* **Work item**
Pull out every line in the data that has the string "layer" in it.

* **Collection entries**
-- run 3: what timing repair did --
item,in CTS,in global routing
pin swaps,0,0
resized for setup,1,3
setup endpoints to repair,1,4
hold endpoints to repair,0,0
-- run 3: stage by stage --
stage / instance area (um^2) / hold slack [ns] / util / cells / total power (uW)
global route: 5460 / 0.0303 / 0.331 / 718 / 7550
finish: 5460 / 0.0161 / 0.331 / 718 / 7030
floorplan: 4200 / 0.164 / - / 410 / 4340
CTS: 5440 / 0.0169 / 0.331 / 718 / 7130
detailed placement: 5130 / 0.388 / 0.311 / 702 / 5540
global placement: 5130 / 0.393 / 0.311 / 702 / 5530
**config.mk**
```make
export PLATFORM = sky130hd
export DESIGN_NAME = spi_runstop_master
export DESIGN_NICKNAME = d
export VERILOG_FILES = /design/src/rtl/spi_rs_pkg.sv /design/src/rtl/spi_rs_clkgen.sv /design/src/rtl/spi_rs_ctrl.sv /design/src/rtl/spi_rs_shifter.sv /design/src/rtl/spi_runstop_master.sv
export SDC_FILE = /design/constraint.sdc
export NUM_CORES = 1
export LEC_CHECK = 0
export CORE_ASPECT_RATIO = 0.7
export CORE_MARGIN = 2
export CORE_UTILIZATION = 55
export DETAILED_ROUTE_END_ITERATION = 10
export GPL_TIMING_DRIVEN = 0
export PLACE_DENSITY_LB_ADDON = 0.05
export SLEW_MARGIN = 20
export SYNTH_ARGS = -nofsm -noshare
export SYNTH_HDL_FRONTEND = slang
export SYNTH_HIERARCHICAL = 1
export SYNTH_SLANG_ARGS = --single-unit
```
**constraint.sdc**
```tcl
create_clock -name clk -period 4.5 [get_ports clk]
set_input_delay 0.45 -clock clk [delete_from_list [all_inputs] [get_ports clk]]
set_output_delay 0.45 -clock clk [all_outputs]
set_load 0.05 [all_outputs]
```
**src/rtl/spi_rs_pkg.sv**
```systemverilog
package spi_rs_pkg;

    localparam int unsigned MIN_FRAME = 4;
    localparam logic [1:0]  CFG_SPI   = 2'b00;

    typedef enum logic {
        ST_STOP = 1'b0,
        ST_RUN  = 1'b1
    } run_state_e;

    typedef enum logic [2:0] {
        PH_IDLE  = 3'd0,
        PH_LEAD  = 3'd1,
        PH_HIGH  = 3'd2,
        PH_LOW   = 3'd3,
        PH_TRAIL = 3'd4
    } phase_e;

endpackage

```
**src/rtl/spi_rs_clkgen.sv**
```systemverilog
module spi_rs_clkgen #(
    parameter int unsigned DIV_W = 8
) (
    input  logic             clk,
    input  logic             rst_n,
    input  logic             en,
    input  logic [DIV_W-1:0] div,
    output logic             tick
);

    typedef struct packed {
        logic [DIV_W-1:0] cnt;
    } cg_regs_t;

    cg_regs_t r_q, r_d;

    always_comb begin
        r_d  = r_q;
        tick = en && (r_q.cnt == div);
        if (!en || tick) begin
            r_d.cnt = '0;
        end else begin
            r_d.cnt = r_q.cnt + 1'b1;
        end
    end

    always_ff @(posedge clk or negedge rst_n) begin
        if (!rst_n) begin
            r_q <= '0;
        end else begin
            r_q <= r_d;
        end
    end

endmodule

```
**src/rtl/spi_rs_ctrl.sv**
```systemverilog
module spi_rs_ctrl
    import spi_rs_pkg::*;
(
    input  logic       clk,
    input  logic       rst_n,
    input  logic [1:0] cfg_mode,
    input  logic       halt,
    input  logic       frz_en,
    input  logic       dbg_mode,
    input  logic       eoq_clr,
    input  logic       busy,
    input  logic       frame_done,
    input  logic       done_eoq,
    output logic       running,
    output logic       eoq_flag,
    output logic       launch_ok
);

    typedef struct packed {
        run_state_e st;
        logic       eoq;
    } ctrl_regs_t;

    localparam ctrl_regs_t CTRL_RST = '{st: ST_STOP, eoq: 1'b0};

    ctrl_regs_t r_q, r_d;
    logic       stop_req;

    always_comb begin
        r_d      = r_q;
        stop_req = r_q.eoq || halt || (dbg_mode && frz_en) || (cfg_mode != CFG_SPI);

        case (r_q.st)
            ST_STOP: begin
                if (!stop_req) begin
                    r_d.st = ST_RUN;
                end
            end
            ST_RUN: begin
                if (stop_req && !busy) begin
                    r_d.st = ST_STOP;
                end
            end
            default: r_d.st = ST_STOP;
        endcase

        if (eoq_clr) begin
            r_d.eoq = 1'b0;
        end
        if (frame_done && done_eoq) begin
            r_d.eoq = 1'b1;
        end
    end

    always_ff @(posedge clk or negedge rst_n) begin
        if (!rst_n) begin
            r_q <= CTRL_RST;
        end else begin
            r_q <= r_d;
        end
    end

    assign running   = (r_q.st == ST_RUN);
    assign eoq_flag  = r_q.eoq;
    assign launch_ok = running && !stop_req;

endmodule

```
**src/rtl/spi_rs_shifter.sv**
```systemverilog
module spi_rs_shifter
    import spi_rs_pkg::*;
#(
    parameter  int unsigned DATA_W = 16,
    parameter  int unsigned CS_N   = 8,
    parameter  int unsigned DIV_W  = 8,
    localparam int unsigned LEN_W  = $clog2(DATA_W + 1),
    localparam int unsigned CS_W   = $clog2(CS_N)
) (
    input  logic              clk,
    input  logic              rst_n,
    input  logic              launch_ok,
    input  logic              cmd_valid,
    output logic              cmd_ready,
    input  logic [DATA_W-1:0] cmd_data,
    input  logic [LEN_W-1:0]  cmd_len,
    input  logic [CS_W-1:0]   cmd_cs,
    input  logic              cmd_eoq,
    input  logic [DIV_W-1:0]  clk_div,
    output logic              rsp_valid,
    input  logic              rsp_ready,
    output logic [DATA_W-1:0] rsp_data,
    input  logic              tick,
    output logic              tick_en,
    output logic [DIV_W-1:0]  div_o,
    input  logic              sin,
    output logic              sck,
    output logic              sout,
    output logic [CS_N-1:0]   cs_n,
    output logic              busy,
    output logic              frame_done,
    output logic              done_eoq
);

    localparam logic [LEN_W-1:0] LEN_MIN = LEN_W'(MIN_FRAME);
    localparam logic [LEN_W-1:0] LEN_MAX = LEN_W'(DATA_W);

    typedef struct packed {
        phase_e            phase;
        logic [DATA_W-1:0] shreg;
        logic [DATA_W-1:0] rxreg;
        logic [DATA_W-1:0] rsp;
        logic              rspv;
        logic [LEN_W-1:0]  bits;
        logic [CS_W-1:0]   cs;
        logic [DIV_W-1:0]  div;
        logic              eoq;
    } sh_regs_t;

    sh_regs_t          r_q, r_d;
    logic [LEN_W-1:0]  eff_len;
    logic [LEN_W-1:0]  pad;
    logic              accept;

    // length limited into the legal window
    always_comb begin
        if (cmd_len < LEN_MIN) begin
            eff_len = LEN_MIN;
        end else if (cmd_len > LEN_MAX) begin
            eff_len = LEN_MAX;
        end else begin
            eff_len = cmd_len;
        end
        pad = LEN_MAX - eff_len;
    end

    assign busy      = (r_q.phase != PH_IDLE);
    assign cmd_ready = launch_ok && !busy && !r_q.rspv;
    assign accept    = cmd_valid && cmd_ready;

    always_comb begin
        r_d        = r_q;
        frame_done = 1'b0;

        if (r_q.rspv && rsp_ready) begin
            r_d.rspv = 1'b0;
        end

        case (r_q.phase)
            PH_IDLE: begin
                if (accept) begin
                    r_d.phase = PH_LEAD;
                    r_d.shreg = cmd_data << pad;
                    r_d.rxreg = '0;
                    r_d.bits  = eff_len;
                    r_d.cs    = cmd_cs;
                    r_d.div   = clk_div;
                    r_d.eoq   = cmd_eoq;
                end
            end
            PH_LEAD: begin
                if (tick) begin
                    r_d.phase = PH_HIGH;
                    r_d.rxreg = {r_q.rxreg[DATA_W-2:0], sin};
                end
            end
            PH_HIGH: begin
                if (tick) begin
                    r_d.shreg = {r_q.shreg[DATA_W-2:0], 1'b0};
                    r_d.bits  = r_q.bits - 1'b1;
                    if (r_q.bits == LEN_W'(1)) begin
                        r_d.phase = PH_TRAIL;
                    end else begin
                        r_d.phase = PH_LOW;
                    end
                end
            end
            PH_LOW: begin
                if (tick) begin
                    r_d.phase = PH_HIGH;
                    r_d.rxreg = {r_q.rxreg[DATA_W-2:0], sin};
                end
            end
            PH_TRAIL: begin
                if (tick) begin
                    r_d.phase  = PH_IDLE;
                    r_d.rspv   = 1'b1;
                    r_d.rsp    = r_q.rxreg;
                    frame_done = 1'b1;
                end
            end
            default: r_d.phase = PH_IDLE;
        endcase
    end

    always_ff @(posedge clk or negedge rst_n) begin
        if (!rst_n) begin
            r_q <= '0;
        end else begin
            r_q <= r_d;
        end
    end

    assign done_eoq  = r_q.eoq;
    assign rsp_valid = r_q.rspv;
    assign rsp_data  = r_q.rsp;
    assign tick_en   = busy;
    assign div_o     = r_q.div;
    assign sck       = (r_q.phase == PH_HIGH);
    assign sout      = r_q.shreg[DATA_W-1];

    for (genvar g = 0; g < CS_N; g++) begin : g_cs
        assign cs_n[g] = ~(busy && (r_q.cs == CS_W'(g)));
    end

endmodule

```
**src/rtl/spi_runstop_master.sv**
```systemverilog
module spi_runstop_master #(
    parameter  int unsigned DATA_W = 16,
    parameter  int unsigned CS_N   = 8,
    parameter  int unsigned DIV_W  = 8,
    localparam int unsigned LEN_W  = $clog2(DATA_W + 1),
    localparam int unsigned CS_W   = $clog2(CS_N)
) (
    input  logic              clk,
    input  logic              rst_n,
    input  logic [1:0]        cfg_mode,
    input  logic              halt,
    input  logic              frz_en,
    input  logic              dbg_mode,
    input  logic              eoq_clr,
    input  logic [DIV_W-1:0]  clk_div,
    input  logic              cmd_valid,
    output logic              cmd_ready,
    input  logic [DATA_W-1:0] cmd_data,
    input  logic [LEN_W-1:0]  cmd_len,
    input  logic [CS_W-1:0]   cmd_cs,
    input  logic              cmd_eoq,
    output logic              rsp_valid,
    input  logic              rsp_ready,
    output logic [DATA_W-1:0] rsp_data,
    output logic              sck,
    output logic              sout,
    input  logic              sin,
    output logic [CS_N-1:0]   cs_n,
    output logic              running,
    output logic              eoq_flag
);

    logic             launch_ok;
    logic             busy;
    logic             frame_done;
    logic             done_eoq;
    logic             tick;
    logic             tick_en;
    logic [DIV_W-1:0] div_act;

    spi_rs_ctrl u_ctrl (
        .clk        (clk),
        .rst_n      (rst_n),
        .cfg_mode   (cfg_mode),
        .halt       (halt),
        .frz_en     (frz_en),
        .dbg_mode   (dbg_mode),
        .eoq_clr    (eoq_clr),
        .busy       (busy),
        .frame_done (frame_done),
        .done_eoq   (done_eoq),
        .running    (running),
        .eoq_flag   (eoq_flag),
        .launch_ok  (launch_ok)
    );

    spi_rs_clkgen #(.DIV_W(DIV_W)) u_clkgen (
        .clk   (clk),
        .rst_n (rst_n),
        .en    (tick_en),
        .div   (div_act),
        .tick  (tick)
    );

    spi_rs_shifter #(
        .DATA_W (DATA_W),
        .CS_N   (CS_N),
        .DIV_W  (DIV_W)
    ) u_shift (
        .clk        (clk),
        .rst_n      (rst_n),
        .launch_ok  (launch_ok),
        .cmd_valid  (cmd_valid),
        .cmd_ready  (cmd_ready),
        .cmd_data   (cmd_data),
        .cmd_len    (cmd_len),
        .cmd_cs     (cmd_cs),
        .cmd_eoq    (cmd_eoq),
        .clk_div    (clk_div),
        .rsp_valid  (rsp_valid),
        .rsp_ready  (rsp_ready),
        .rsp_data   (rsp_data),
        .tick       (tick),
        .tick_en    (tick_en),
        .div_o      (div_act),
        .sin        (sin),
        .sck        (sck),
        .sout       (sout),
        .cs_n       (cs_n),
        .busy       (busy),
        .frame_done (frame_done),
        .done_eoq   (done_eoq)
    );

endmodule

```
* Word-level counts from Yosys, hierarchy flattened
Index checks and enable logic that the tools add are counted.
Cells by class: $add $sub $neg 3, magnitude comparators 2, eq/ne operators 17, shift operators 1, muxes and demuxes 25, bitwise gates (word level) 9, reductions and logical operators 37
Operators with widths (number):
- $pmux W16 S2 | 2
- $mux W35 | 1
- $mux W19 | 1
- $logic_and A1 B1 Y1 | 17
- $mux W17 | 1
- $mux W16 | 1
- $shl A16 B5 Y16 | 1
- $eq A3 B3 Y1 const B | 5
- $mux W5 | 3
- $eq A3 B2 Y1 const B | 4
- $pmux W3 S4 | 1
- $pmux W5 S2 | 1
- $mux W1 | 9
- $mux W3 | 3
- $not A1 Y1 | 9
- $add A8 B1 Y8 const B | 1
- $eq A8 B8 Y1 | 1
- $mux W8 | 1
- $reduce_bool A2 Y1 | 4
- $eq A3 B1 Y1 const B | 2
- $logic_not A3 Y1 | 2
- $ne A2 B1 Y1 const B | 3
- $reduce_and A3 Y1 | 2
- $eq A5 B1 Y1 const B | 1
- other kinds (12) | 18
Word-level totals: bits in registers 79, bits of input ports 44, output and inout port bits 30, logic and storage cells 106

* Depth between registers and ports, before layout
Gate-level depths: netlist (run 1).
depth in word-level cells 10, mapped depth 15, gate-level depth less buffers 10

* Modules after synthesis
Netlist (run 1), hierarchy kept.
Modules (own cells, without submodules):
- spi_rs_shifter | instances 1, cells each 454, area an instance 4240.3 µm², seq. area each 1726.7 µm²
- spi_rs_clkgen | instances 1, cells each 46, area an instance 500.5 µm², seq. area each 200.2 µm²
- spi_rs_ctrl | instances 1, cells each 10, area an instance 97.6 µm², seq. area each 50.0 µm²

* Least setup slack after synthesis (run 1)
No wires, ideal clock.
path type register to output, from register u_ctrl.r_q (netlist bit u_ctrl/eoq_flag), to output port cmd_ready, arrival 2.499 ns, data required time 4.050 ns, path slack 1.551 ns, cell stages (with the launch flop) 4, buffers on the path 0, path through dfrtp_1 > or4_1 > nor3b_2 > nor3b_1
On the way: longest elaborated chain between the ends 7
Ends and longest elaborated chain:
- from (decl) | line spi_rs_ctrl.sv:26 | ctrl_regs_t r_q, r_d;
- from (signal assigned) | line spi_rs_ctrl.sv:59 | r_q <= r_d;
- $logic_or A1 B1 Y1 (3 in series) | line spi_rs_ctrl.sv:31 | stop_req = r_q.eoq || halt || (dbg_mode && frz_en) || (cfg_mode != CFG_SPI);
- $logic_not A1 Y1
- $logic_and A1 B1 Y1 | line spi_rs_ctrl.sv:65 | assign launch_ok = running && !stop_req;
- net launch_ok | line spi_runstop_master.sv:33 | logic launch_ok;
- $logic_and A1 B1 Y1 (2 in series) | line spi_rs_shifter.sv:68 | assign cmd_ready = launch_ok && !busy && !r_q.rspv;
- to (decl) | line spi_runstop_master.sv:17 | output logic cmd_ready,
The timed path passes the listed nets, and every way through them passes these cells.

* Worst setup path in the final report (run 1)
from register u_shift.r_q (netlist bit u_shift/div_o[7]), to register u_shift/r_q[16] (netlist bit)
On the way: longest elaborated chain between the ends 4
Ends and longest elaborated chain:
- from (decl) | line spi_rs_shifter.sv:50 | sh_regs_t r_q, r_d;
- from (signal assigned) | line spi_rs_shifter.sv:130 | r_q <= r_d;
- $eq A8 B8 Y1 | line spi_rs_clkgen.sv:19 | tick = en && (r_q.cnt == div);
- $logic_and A1 B1 Y1 | line spi_rs_clkgen.sv:19
- net tick | line spi_runstop_master.sv:37 | logic tick;
- $ne A2 B1 Y1 (no line)
- $reduce_and A3 Y1 (no line)
The timed path passes the listed nets, and every way through them passes these cells. A chain may end at the register's enable or synchronous reset.

==> key figures, run 1 <==
STA
  – Max Slew Vio Count: 0
  – Final worst setup slack: ~0.95 ns
  – RSZ-0062 raised after global routing: no
  – Min cycle time layout: approximately 3.5 ns
  – Final Hold Fails: 0
  – Worst Tran Pin Value: 0.811 ns
  – Slew margin rel.: 0.455
  – Fmax: approximately 280 MHz
  – Setup_tns: 0 ns
  – Fin Clk Skew: approximately 0.0067 ns
  – Final setup fails: 0
  – Crit share post-route: 0.788

Floorplanning
  – IO Pins: 74
  – Die Wd: ~120 microns
  – Placeable Area: 0.00851 sq mm
  – Die height: 82.5 microns
  – Starting Density: 0.568
  – Die Area: 0.00958 sq mm
  – Std-Cell Rows: 28

Worst setup path
  – WP data arrival: approximately 3.7 ns
  – Critical path type: flip-flop to flip-flop
  – Worst Setup End Kind: flip-flop
  – Startpoint types: flip-flop
  – Critical path required time: between 4 and 5 ns
  – Worst Path Max Fanout: 10

Clock network
  – CTS Hold Buffers Added: 0
  – Clk_lat worst skew: 0.34 ns
  – CTS tree: done
  – Post-CTS Setup Bufs: 0
  – # clock sinks: 79
  – Number of CTS-inserted buffers: 9
  – Clk Tree Root Cell: clkbuf_16
  – Clock transition at path regs: around 0.06 ns
  – Post-CTS sizing: 0
  – Max clock buf depth: 2
  – H-tree depth: 3

Placed design
  – Dpl cells: ~700
  – Gp weighted congestion: slightly below 1
  – Input/output buffers: around 70
  – Setup Slack @ Placement: around 0.86 ns
  – Final HPWL DP: around 9600 microns

Synthesis
  – Asr flop ratio synth: 1.00
  – Main combinational cell family by area after synthesis: simple AND/OR/NAND/NOR gates
  – Synth Area in XOR/XNOR: 0.0248
  – Mapped cell area: a little under 0.005 sq mm
  – Cell count after synthesis: a little over 500
  – Number of synthesized register bits: 79
  – Syn_area_per_cell: 9.49 sq um
  – Ys Warns: 6
  – Mapped Nets: approximately 560
  – Post-synthesis compound-gate area fraction: 0.174
  – Post-synthesis mux area share: 0.118
  – Synth unique cells: between 70 and 80
  – Sequential area share after synthesis: 0.409
  – Number of synthesized flops with an enable pin: 0
  – Post-synthesis simple-gate area fraction: 0.181
  – Prevailing post-synth register cell: dfrtp_1
  – Post-Synth Adder-Cell Area: 0.0103

Layout
  – Fin cells: ~700
  – Antenna diodes: 0
  – Layout cells sized above 1: 0.184
  – Final Util: 0.706
  – Post-layout net count: 642
  – Synthesis-to-finish area growth: 24.2%

Drt
  – Final WL: roughly 13000 microns
  – Initial drt markers: 380
  – Wirelength per Cell: approximately 18 microns
  – DR vias/cell: ~5.9
  – DR vias: approximately 4200
  – Initial DRT Pass Iterations: 6
  – Final ANT Viol Nets: 0
  – Residual DRC count: 0

Job
  – Max_cap viols: 0

GRT
  – Number of global-route vias before repair: about 4000
  – Largest net degree at the start of global routing: around 60
  – Initial antenna violation count: 0
  – Total Routing Usage GR: 0.281
  – First-pass GRT wire length: between 20000 and 25000 microns
  – GRT Residual Overflow: 0

Pwr
  – Max VDD drop: about 0.27 mV
  – Total power: between 2 and 3 mW
  – Pwr dens: 453 mW/mm^2
  – Leak Pwr: around 2.6 nW

Min path
  – Worst Hold Class: input pin to async pin

Run status
  – Status: complete, no violations
## registers in the layout (all words and copies together) (netlist names)
| name | count |
|---|---|
| u_ctrl/running | 1 |
| u_shift/div_o | 8 |
| u_shift/r_q | 42 |
| u_shift/rsp_data | 16 |
| u_clkgen/r_q | 8 |
| u_shift/sout | 1 |
| u_shift/rsp_valid | 1 |
| u_ctrl/eoq_flag | 1 |
| u_shift/done_eoq | 1 |
## where the power goes
part	switching (mW)	internal [mW]	total [mW]	leakage (nW)
logic	0.715	0.404	1.12	1.41
registers	0.0960	0.836	0.932	1.06
clock network	0.294	0.375	0.669	0.125
total	1.10	1.62	2.72	2.59
## final cells by class
cell class	count	area (sq um)
fillers	674	2500
plain buffers	54	357
clock inverters	6	45.0
multi-input cells	364	2460
flip-flops and latches	79	1980
repair buffers	73	746
inverters	13	48.8
clock buffers	10	229
well taps	120	150
## worst paths after layout
path / startpoint / endpoint / slack [ns] / depth (start not counted)
max in group asynchronous: rst_n / u_shift/r_q[56]$_DFFE_PN0P_ / 3.93 / 2
min: rst_n / u_clkgen/r_q[5]$_DFF_PN0_ / 0.003 / 1
max: u_shift/div_o[7]$_DFFE_PN0P_ / u_shift/r_q[16]$_DFFE_PN0P_ / 0.95 / 11
min reg2reg: u_shift/done_eoq$_DFFE_PN0P_ / u_ctrl/eoq_flag$_DFFE_PN0P_ / 0.49 / 2
min in group clk: u_shift/done_eoq$_DFFE_PN0P_ / u_ctrl/eoq_flag$_DFFE_PN0P_ / 0.49 / 2
max reg2reg: u_shift/div_o[7]$_DFFE_PN0P_ / u_shift/r_q[16]$_DFFE_PN0P_ / 0.95 / 11
## worst max-delay path, cell delays in order (launching register included)
cell	delay [ns]
dfrtp_1	0.38
buf_4	0.14
xor2_2	0.17
nor4_2	0.74
and3_1	0.42
nand2b_1	0.16
o211a_1	0.25
clkbuf_1	0.46
clkbuf_1	0.41
nand2_1	0.11
nand2_1	0.09
o21ai_0	0.07
## per-stage QoR
stage | hold WS [ns] | instance area [sq um]
CTS | 0.00755 | 6010
global route | 0.0120 | 6010
global placement | 0.465 | 5710
floorplan | 0.154 | 4840
detailed placement | 0.370 | 5730
finish | 0.00282 | 6010
## synthesized netlist by cell type (all sizes together), types with 4 or more instances
| master | number | share of area |
|---|---|---|
| a211oi | 8 | 0.012 |
| a21oi | 22 | 0.024 |
| a221oi | 9 | 0.016 |
| a2bb2oi | 4 | 0.0072 |
| a31oi | 6 | 0.0078 |
| and2 | 6 | 0.0078 |
| and3 | 8 | 0.010 |
| buf | 36 | 0.059 |
| clkbuf | 18 | 0.014 |
| dfrtp | 79 | 0.41 |
| ha | 4 | 0.010 |
| inv | 13 | 0.010 |
| mux2 | 30 | 0.070 |
| mux2i | 7 | 0.015 |
| mux4 | 7 | 0.033 |
| nand2 | 73 | 0.057 |
| nand2b | 10 | 0.013 |
| nand3 | 19 | 0.020 |
| nor2 | 26 | 0.022 |
| nor2b | 5 | 0.0080 |
| nor3 | 10 | 0.012 |
| nor4 | 4 | 0.0078 |
| o211ai | 4 | 0.0062 |
| o21ai | 48 | 0.050 |
| or3 | 5 | 0.0065 |
| xor2 | 11 | 0.023 |
## kinds of logic after synthesis
group / after synthesis
AOI/OAI and AO/OA: 128
xor gates and xnor gates: 12
adders and majority gates: 4
buffers and inverters: 67
DFF: 79
muxes: 44
and+or+nand+nor: 176
## layout by cell type (no fill, tap or decap), types with 9 or more instances in the layout
cell,netlist,routed
nand2_1,72,72
mux2_2,30,30
clkdlybuf4s50_1,0,71
nor2_1,24,24
nand2b_1,10,10
dfrtp_1,79,79
clkbuf_1,17,18
nand3_1,19,19
a221oi_1,9,9
clkbuf_16,0,9
o21ai_0,42,42
a21oi_1,21,21
xor2_1,9,9
buf_4,25,26
inv_1,12,12
## layer usage
layer	routed length [microns]	vias to the layer above	global-route usage
li1	-	1986	-
met1	6150	2065	0.429
met2	5310	185	0.389
met3	1250	13	0.0869
met4	118	0	0.0631
met5	0	-	0
Note: power is estimated with default switching activity, not from simulation.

* **Solution for this exercise**
## layer usage
layer	routed length [microns]	vias to the layer above	global-route usage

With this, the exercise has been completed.